Graeme Simsion: „Das Rosie-Projekt", Argon Hörbuch, € 19,99
Ein feines Portrait.
Axel Hacke ist eigentlich kein Hörbuchsprecher, sondern Kolumnist und Autor. Und trotzdem hat er viel Erfahrung im Vorlesen – seine Bühnenprogramme, mit denen er immer wieder in ganz Deutschland unterwegs ist (wenn Sie einen Termin wahrnehmen können: gehen Sie hin!), bestehen aus vielen Lesesequenzen. Wenn Hacke dann ein ganzes Hörbuch einliest, hat das immer einen guten Grund!

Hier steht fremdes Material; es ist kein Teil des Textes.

**config.mk**
```make
export PLATFORM = sky130hd
export DESIGN_NAME = dviTop
export DESIGN_NICKNAME = d
export VERILOG_FILES = /design/src/common/dviPkg.sv /design/src/rtl/resetSync.sv /design/src/rtl/videoTiming/videoTiming.sv /design/src/rtl/patternGen.sv /design/src/rtl/tmdsEncoder/tmdsEncoder.sv /design/src/rtl/dviTop.sv
export SDC_FILE = /design/constraint.sdc
export NUM_CORES = 1
export LEC_CHECK = 0
export ABC_AREA = 0
export BUFFER_PORTS_ARGS = -buffer_cell sky130_fd_sc_hd__clkbuf_2
export CORE_UTILIZATION = 36
export DETAILED_ROUTE_END_ITERATION = 12
export PLACE_DENSITY_LB_ADDON = 0.2
export RECOVER_POWER = 25
export SYNTH_ARGS = -nofsm -noshare
export SYNTH_HDL_FRONTEND = slang
export SYNTH_HIERARCHICAL = 1
export SYNTH_SLANG_ARGS = --single-unit
```
**constraint.sdc**
```tcl
create_clock -name pixelClk -period 6.87 [get_ports pixelClk]
set_input_delay 0.687 -clock pixelClk [delete_from_list [all_inputs] [get_ports pixelClk]]
set_output_delay 0.687 -clock pixelClk [all_outputs]
set_load 0.03 [all_outputs]
```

Stefan Lukschys Buch über den unerreichten Großmeister des deutschen Humors, Loriot, bietet Anlass genug: Lukschy, viele Jahre dessen Assistent und der ganzen Familie in tiefer Freundschaft verbunden, schreibt mit soviel Sympathie und so faktenreich, dass es eine Freude ist. Mit dem begabten Vorleser Hacke wird es auch zur Hörfreude.
Lukschy / Hacke: „Der Glückliche schlägt keine Hunde",
Random House Audio, € 19,99
Tatsächlich: ein Vergnügen.
Wenn ein Autor mit einem unterhaltsam-ungewöhnliches Buch debütiert hat, das dann auch noch monatelang ganz oben auf den Bestsellerlisten steht, hält die Bücherwelt rund um den Globus die Luft an - wird das zweite Buch auch gut? Oder eher eine Enttäuschung? Im Falle Jonas Jonassons wissen wir es jetzt: „Die Analphabetin, die rechnen konnte" ist genauso gut wie Jonassons Erstling. Der gleiche Humor, die gleiche Erzählgeschwindigkeit, dazu neue unterhaltsam-absurde Ideen, es ist alles so, wie man es erwarten kann. Und deshalb (vielleicht auch trotzdem …) nach wie vor ein großes Lesevergnügen! Dank der Schauspielerin und Hörbuchsprecherin Katharina Thalbach ist es allerdings auch ein großes Hörvergnügen.